## Task inputs
**********

This design comes from an exercise in tuning for small area and a short achievable clock period on the open sky130 flow, not from production work.
Only simulation tests tie the RTL to the original design; equivalence was not proved.
Power and IR drop assume default switching activity.

<file path="flow/run.sh">
#!/bin/bash
# Layout flow: the standard ORFS flow with three changes:
#  - synthesis maps the logic for area (ABC "map -a", no Yosys full-adder extraction); registers
#    are mapped exactly as in the standard synthesis;
#  - ports are buffered with sky130_fd_sc_hd__buf_2;
#  - the resizer's setup repair works toward a setup margin (flow/margin.txt), so that it
#    shortens the paths that set the achieved clock period. The clock and constraints are the standard flow's.
# Each step's full output goes to a log file in this folder.
set -euo pipefail
HERE=$(pwd)
FLOWDIR=$HERE/flow
MARGIN=$(cat $FLOWDIR/margin.txt)
sed -e "s|SYNTH_SCRIPT=[^ ]*|SYNTH_SCRIPT=$FLOWDIR/synth.tcl|" standard.sh > own_synth.sh
sed -e "s|\"\${@:-finish}\"|SETUP_SLACK_MARGIN=$MARGIN BUFFER_PORTS_ARGS=\"-buffer_cell sky130_fd_sc_hd__buf_2\" \"\${@:-finish}\"|" standard.sh > own_layout.sh
export CUSTOM_ABC_SCRIPT=$FLOWDIR/abc_area.script
bash own_synth.sh synth > flow_synth.log 2>&1
bash own_layout.sh > flow_layout.log 2>&1
</file>
<file path="design.v">
package note_pkg;
  localparam int DEF_SPAWN_Y = 0;
  localparam int DEF_HIT_Y   = 420;
  localparam int DEF_HIT_WIN = 16;
  localparam int DEF_LANES   = 4;
  localparam int DEF_LANE_W  = 2;
  localparam int DEF_POS_W   = 10;
endpackage
module note_slot_pick #(
  parameter int N = 40
) (
  input  logic [N-1:0] mask_i,
  output logic [N-1:0] onehot_o,
  output logic         found_o
);
  assign onehot_o = mask_i & (~mask_i + N'(1));
  assign found_o  = |mask_i;
endmodule
module note_popcount20 (
  input  logic [19:0] x,
  output logic [4:0] y
);
  logic t1, t2, t3, t4, t5, t6, t7, t8, t9, t10, t11, t12, t13, t14, t15, t16, t17, t18, t19, t20, t21, t22, t23, t24, t25, t26, t27, t28, t29, t30, t31, t32, t33, t34, t35, t36;
  assign t1 = x[0] ^ x[1] ^ x[2];
  assign t2 = (x[0] & x[1]) | (x[0] & x[2]) | (x[1] & x[2]);
  assign t3 = x[3] ^ x[4] ^ x[5];
  assign t4 = (x[3] & x[4]) | (x[3] & x[5]) | (x[4] & x[5]);
  assign t5 = x[6] ^ x[7] ^ x[8];
  assign t6 = (x[6] & x[7]) | (x[6] & x[8]) | (x[7] & x[8]);
  assign t7 = x[9] ^ x[10] ^ x[11];
  assign t8 = (x[9] & x[10]) | (x[9] & x[11]) | (x[10] & x[11]);
  assign t9 = x[12] ^ x[13] ^ x[14];
  assign t10 = (x[12] & x[13]) | (x[12] & x[14]) | (x[13] & x[14]);
  assign t11 = x[15] ^ x[16] ^ x[17];
  assign t12 = (x[15] & x[16]) | (x[15] & x[17]) | (x[16] & x[17]);
  assign t13 = x[18] ^ x[19];
  assign t14 = x[18] & x[19];
  assign t15 = t1 ^ t3 ^ t5;
  assign t16 = (t1 & t3) | (t1 & t5) | (t3 & t5);
  assign t17 = t7 ^ t9 ^ t11;
  assign t18 = (t7 & t9) | (t7 & t11) | (t9 & t11);
  assign t19 = t2 ^ t4 ^ t6;
  assign t20 = (t2 & t4) | (t2 & t6) | (t4 & t6);
  assign t21 = t8 ^ t10 ^ t12;
  assign t22 = (t8 & t10) | (t8 & t12) | (t10 & t12);
  assign t23 = t15 ^ t17 ^ t13;
  assign t24 = (t15 & t17) | (t15 & t13) | (t17 & t13);
  assign t25 = t16 ^ t18 ^ t19;
  assign t26 = (t16 & t18) | (t16 & t19) | (t18 & t19);
  assign t27 = t21 ^ t14;
  assign t28 = t21 & t14;
  assign t29 = t24 ^ t25 ^ t27;
  assign t30 = (t24 & t25) | (t24 & t27) | (t25 & t27);
  assign t31 = t26 ^ t28 ^ t20;
  assign t32 = (t26 & t28) | (t26 & t20) | (t28 & t20);
  assign t33 = t30 ^ t31 ^ t22;
  assign t34 = (t30 & t31) | (t30 & t22) | (t31 & t22);
  assign t35 = t34 ^ t32;
  assign t36 = t34 & t32;
  assign y = {t36, t35, t33, t29, t23};
endmodule
module note_lane_scroller #(
  parameter  int LANES   = note_pkg::DEF_LANES,
  parameter  int SLOTS   = 40,
  parameter  int POS_W   = note_pkg::DEF_POS_W,
  parameter  int SPEED_W = 4,
  parameter  int SPAWN_Y = note_pkg::DEF_SPAWN_Y,
  parameter  int HIT_Y   = note_pkg::DEF_HIT_Y,
  parameter  int HIT_WIN = note_pkg::DEF_HIT_WIN,
  localparam int IDX_W   = $clog2(SLOTS),
  localparam int LANE_W  = $clog2(LANES),
  localparam int CNT_W   = $clog2(SLOTS + 1)
) (
  input  logic               clock,
  input  logic               reset_n,
  input  logic               tick,
  input  logic [SPEED_W-1:0] speed,
  input  logic               chart_valid,
  input  logic [LANES-1:0]   chart_lanes,
  output logic               chart_ready,
  input  logic [LANES-1:0]   strum,
  output logic [LANES-1:0]   hit,
  output logic [LANES-1:0]   miss,
  output logic [LANES-1:0]   bad_strum,
  input  logic [IDX_W-1:0]   rd_idx,
  output logic               rd_valid,
  output logic [LANE_W-1:0]  rd_lane,
  output logic [POS_W-1:0]   rd_pos,
  output logic [CNT_W-1:0]   active_count,
  output logic               overflow
);
  localparam int PW = 9;
  localparam logic [PW-1:0] P_OFS   = 9'd11;
  localparam logic [PW-1:0] P_SPAWN = PW'(SPAWN_Y) + P_OFS;
  localparam int NQ = 4;                        
  localparam int QS = SLOTS / NQ;
  localparam int CG = 2;                        
  localparam int GS = SLOTS / CG;
  localparam int GW = $clog2(GS + 1);
  typedef logic [SLOTS-1:0] plane_t;
  plane_t              sv_q;                    
  plane_t [LANE_W-1:0] sl_q;                    
  plane_t [PW-1:0]     sp_q;                    
  logic                ready_q;
  logic [LANES-1:0]    pend_q;
  logic [LANES-1:0]    hit_q, miss_q, bad_q;
  logic [CNT_W-1:0]    base_q;
  logic [CG-1:0][GW-1:0] gone_q;
  logic                ovf_q;
  logic                rdv_q;
  logic [LANE_W-1:0]   rdl_q;
  logic [PW-1:0]       rdp_q;
  plane_t          inwin;                       
  plane_t          zone;                        
  plane_t [3:0]    lane_oh;                     
  assign inwin = sv_q & sp_q[8] & sp_q[7] &
                 (sp_q[5] | (sp_q[4] & sp_q[3] & sp_q[2] & sp_q[1] & sp_q[0]));
  assign zone  = sp_q[8] & sp_q[7] & ~sp_q[6] & sp_q[5] & sp_q[4];
  assign lane_oh[0] = ~sl_q[1] & ~sl_q[0];
  assign lane_oh[1] = ~sl_q[1] &  sl_q[0];
  assign lane_oh[2] =  sl_q[1] & ~sl_q[0];
  assign lane_oh[3] =  sl_q[1] &  sl_q[0];
  plane_t                win;                   
  logic [LANES-1:0]      found;
  plane_t                cand  [LANES];
  logic [NQ-1:0][QS-1:0] alive [LANES][7];      
  logic [NQ-1:0][5:0]    qmax  [LANES];
  logic [NQ-1:0]         qany  [LANES];
  logic [NQ-1:0][QS-1:0] qpick [LANES];
  logic [NQ-1:0]         qsel  [LANES];
  logic [5:0]            lmax  [LANES];       
  always_comb begin
    for (int l = 0; l < LANES; l++) begin
      cand[l]     = inwin & lane_oh[l];
      found[l]    = |cand[l];
      alive[l][0] = cand[l];
      for (int q = 0; q < NQ; q++) begin
        qany[l][q] = |alive[l][0][q];
        for (int i = 0; i < 6; i++) begin
          qmax[l][q][5-i]     = |(alive[l][i][q] & sp_q[5-i][q*QS +: QS]);
          alive[l][i+1][q]    = alive[l][i][q] & (sp_q[5-i][q*QS +: QS] | {QS{~qmax[l][q][5-i]}});
        end
        qpick[l][q] = alive[l][6][q] & (~alive[l][6][q] + QS'(1));
      end
    end
  end
  always_comb begin
    win = '0;
    for (int l = 0; l < LANES; l++) begin
      logic b01, b23, bfin, a01, a23;
      logic [5:0] m01, m23;
      b01  = qany[l][1] & (~qany[l][0] | (qmax[l][1] > qmax[l][0]));
      m01  = b01 ? qmax[l][1] : qmax[l][0];
      a01  = qany[l][0] | qany[l][1];
      b23  = qany[l][3] & (~qany[l][2] | (qmax[l][3] > qmax[l][2]));
      m23  = b23 ? qmax[l][3] : qmax[l][2];
      a23  = qany[l][2] | qany[l][3];
      bfin = a23 & (~a01 | (m23 > m01));
      qsel[l] = {bfin & b23, bfin & ~b23, ~bfin & b01, ~bfin & ~b01};
      lmax[l] = bfin ? m23 : m01;
      for (int q = 0; q < NQ; q++) win[q*QS +: QS] = win[q*QS +: QS] | (qpick[l][q] & {QS{qsel[l][q]}});
    end
  end
  plane_t            free_oh;
  logic              free_found;
  logic [LANES-1:0]  pend_oh;
  logic              pend_found;
  logic [LANE_W-1:0] pend_lane;
  plane_t            alloc;
  note_slot_pick #(.N(SLOTS)) u_free (
    .mask_i   (~sv_q),
    .onehot_o (free_oh),
    .found_o  (free_found)
  );
  note_slot_pick #(.N(LANES)) u_pend (
    .mask_i   (pend_q),
    .onehot_o (pend_oh),
    .found_o  (pend_found)
  );
  assign pend_lane = {pend_oh[3] | pend_oh[2], pend_oh[3] | pend_oh[1]};
  assign alloc     = ready_q ? '0 : free_oh;
  logic [3:0]      step;
  plane_t [PW:0]   carry;
  plane_t [PW-1:0] sum;
  plane_t          over;                        
  plane_t          hit_sel;                     
  plane_t          strummed;
  plane_t          sv_d;
  plane_t [PW-1:0] sp_d;
  plane_t [PW-1:0] step_pl;                   
  assign step = tick ? speed : '0;
  always_comb for (int b = 0; b < PW; b++) step_pl[b] = (b < 4) ? {SLOTS{step[b % 4]}} : '0;
  always_comb begin
    carry[0] = '0;
    for (int b = 0; b < PW; b++) begin
      sum[b]     = sp_q[b] ^ step_pl[b] ^ carry[b];
      carry[b+1] = (sp_q[b] & step_pl[b]) | (sp_q[b] & carry[b]) | (step_pl[b] & carry[b]);
    end
    over     = sv_q & zone & carry[4];
    hit_sel  = ({SLOTS{strum[0]}} & lane_oh[0]) | ({SLOTS{strum[1]}} & lane_oh[1]) |
               ({SLOTS{strum[2]}} & lane_oh[2]) | ({SLOTS{strum[3]}} & lane_oh[3]);
    strummed = win & hit_sel;
    sv_d     = (sv_q & ~over & ~strummed) | alloc;
    for (int b = 0; b < PW; b++) sp_d[b] = P_SPAWN[b] ? (sum[b] | alloc) : (sum[b] & ~alloc);
  end
  logic [LANES-1:0]       over_any, over_other, miss_d, hit_keep;
  logic [2:0]             n_hit;
  logic [CG-1:0][GW-1:0]  gone_d;
  logic [CNT_W-1:0]       count_now, base_d;
  always_comb begin
    for (int l = 0; l < LANES; l++) begin
      over_any[l]   = found[l] & (lmax[l][5:4] == 2'b11) & ((5'(lmax[l][3:0]) + 5'(step)) >= 5'd16);
      over_other[l] = |(over & lane_oh[l] & ~win);
      miss_d[l]     = strum[l] ? over_other[l] : over_any[l];
    end
    hit_keep = strum & found & ~over_any;
    n_hit    = 3'(hit_keep[0]) + 3'(hit_keep[1]) + 3'(hit_keep[2]) + 3'(hit_keep[3]);
  end
  for (genvar g = 0; g < CG; g++) begin : g_gone
    note_popcount20 u_pc (
      .x (over[g*GS +: GS]),
      .y (gone_d[g])
    );
  end
  always_comb begin
    count_now = base_q;
    for (int g = 0; g < CG; g++) count_now = count_now - CNT_W'(gone_q[g]);
    base_d = count_now + CNT_W'(!ready_q && free_found) - CNT_W'(n_hit);
  end
  plane_t            rsel;
  logic              rdv_d;
  logic [LANE_W-1:0] rdl_d;
  logic [PW-1:0]     rdp_d;
  always_comb begin
    rsel  = (IDX_W'(rd_idx) < IDX_W'(SLOTS)) ? (plane_t'(1) << rd_idx) : '0;
    rdv_d = |(rsel & sv_q);
    for (int b = 0; b < LANE_W; b++) rdl_d[b] = |(rsel & sl_q[b]);
    for (int b = 0; b < PW; b++)     rdp_d[b] = |(rsel & sp_q[b]);
  end
  always_ff @(posedge clock or negedge reset_n) begin
    if (!reset_n) begin
      sv_q    <= '0;
      ready_q <= 1'b1;
      pend_q  <= '0;
      hit_q   <= '0;
      miss_q  <= '0;
      bad_q   <= '0;
      base_q  <= '0;
      gone_q  <= '0;
      ovf_q   <= 1'b0;
      rdv_q   <= 1'b0;
    end else begin
      sv_q   <= sv_d;
      hit_q  <= strum & found;
      bad_q  <= strum & ~found;
      miss_q <= miss_d;
      base_q <= base_d;
      gone_q <= gone_d;
      rdv_q  <= rdv_d;
      if (ready_q) begin
        if (chart_valid && (chart_lanes != '0)) begin
          pend_q  <= chart_lanes;
          ready_q <= 1'b0;
        end
      end else begin
        if (!free_found) ovf_q <= 1'b1;
        pend_q <= pend_q & ~pend_oh;
        if ((pend_q & ~pend_oh) == '0) ready_q <= 1'b1;
      end
    end
  end
  always_ff @(posedge clock) begin
    sp_q  <= sp_d;
    for (int s = 0; s < SLOTS; s++) begin
      if (alloc[s]) begin
        for (int b = 0; b < LANE_W; b++) sl_q[b][s] <= pend_lane[b];
      end
    end
    rdl_q <= rdl_d;
    rdp_q <= rdp_d;
  end
  assign chart_ready  = ready_q;
  assign hit          = hit_q;
  assign miss         = miss_q;
  assign bad_strum    = bad_q;
  assign rd_valid     = rdv_q;
  assign rd_lane      = rdl_q;
  assign rd_pos       = {1'b0, rdp_q - P_OFS};
  assign active_count = count_now;
  assign overflow     = ovf_q;
endmodule
</file>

**********

## Task prompt
A verbatim transcription is required: the first line of the listing, the line containing "MARGIN=$(cat $FLOWDIR/margin.txt)", and every line between them.

## Written response
This design comes from an exercise in tuning for small area and a short achievable clock period on the open sky130 flow, not from production work.
Only simulation tests tie the RTL to the original design; equivalence was not proved.
Power and IR drop assume default switching activity.

<file path="flow/run.sh">
#!/bin/bash
# Layout flow: the standard ORFS flow with three changes:
#  - synthesis maps the logic for area (ABC "map -a", no Yosys full-adder extraction); registers
#    are mapped exactly as in the standard synthesis;
#  - ports are buffered with sky130_fd_sc_hd__buf_2;
#  - the resizer's setup repair works toward a setup margin (flow/margin.txt), so that it
#    shortens the paths that set the achieved clock period. The clock and constraints are the standard flow's.
# Each step's full output goes to a log file in this folder.
set -euo pipefail
HERE=$(pwd)
FLOWDIR=$HERE/flow
MARGIN=$(cat $FLOWDIR/margin.txt)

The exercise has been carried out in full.